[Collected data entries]
==> src/rtl/despacho_pkg.sv <==
// despacho_pkg: opcodes, issue-class encodings and dispatcher FSM states
package despacho_pkg;
  localparam logic [3:0] OP_ADD = 4'h0;
  localparam logic [3:0] OP_SUB = 4'h1;
  localparam logic [3:0] OP_MUL = 4'h2;
  localparam logic [3:0] OP_LD  = 4'h3;
  localparam logic [3:0] OP_ST  = 4'h4;
  localparam logic [1:0] CLS_ADD  = 2'd0;
  localparam logic [1:0] CLS_MUL  = 2'd1;
  localparam logic [1:0] CLS_MEM  = 2'd2;
  localparam logic [1:0] CLS_NONE = 2'd3;
  typedef enum logic {IDLE, HOLD} state_t;
  function automatic logic [1:0] op_class(input logic [3:0] op);
    return (op == OP_ADD || op == OP_SUB) ? CLS_ADD :
           (op == OP_MUL) ? CLS_MUL :
           (op == OP_LD || op == OP_ST) ? CLS_MEM : CLS_NONE;
  endfunction
endpackage

==> src/rtl/unidade_despacho_prio_enc_lsb.sv <==
// prio_enc_lsb: one-hot of the lowest set bit of v, plus an any-set flag
module prio_enc_lsb #(
  parameter int W = 4
) (
  input  logic [W-1:0] v,
  output logic [W-1:0] onehot,
  output logic         any
);
  assign onehot = v & (~v + W'(1));
  assign any = |v;
endmodule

> [TASK OBJECTIVE]
Without changing anything, repeat every record above.

> [RESPONSE AREA]
==> src/rtl/despacho_pkg.sv <==
// despacho_pkg: opcodes, issue-class encodings and dispatcher FSM states
package despacho_pkg;
  localparam logic [3:0] OP_ADD = 4'h0;
  localparam logic [3:0] OP_SUB = 4'h1;
  localparam logic [3:0] OP_MUL = 4'h2;
  localparam logic [3:0] OP_LD  = 4'h3;
  localparam logic [3:0] OP_ST  = 4'h4;
  localparam logic [1:0] CLS_ADD  = 2'd0;
  localparam logic [1:0] CLS_MUL  = 2'd1;
  localparam logic [1:0] CLS_MEM  = 2'd2;
  localparam logic [1:0] CLS_NONE = 2'd3;
  typedef enum logic {IDLE, HOLD} state_t;
  function automatic logic [1:0] op_class(input logic [3:0] op);
    return (op == OP_ADD || op == OP_SUB) ? CLS_ADD :
           (op == OP_MUL) ? CLS_MUL :
           (op == OP_LD || op == OP_ST) ? CLS_MEM : CLS_NONE;
  endfunction
endpackage

==> src/rtl/unidade_despacho_prio_enc_lsb.sv <==
// prio_enc_lsb: one-hot of the lowest set bit of v, plus an any-set flag
module prio_enc_lsb #(
  parameter int W = 4
) (
  input  logic [W-1:0] v,
  output logic [W-1:0] onehot,
  output logic         any
);
  assign onehot = v & (~v + W'(1));
  assign any = |v;
endmodule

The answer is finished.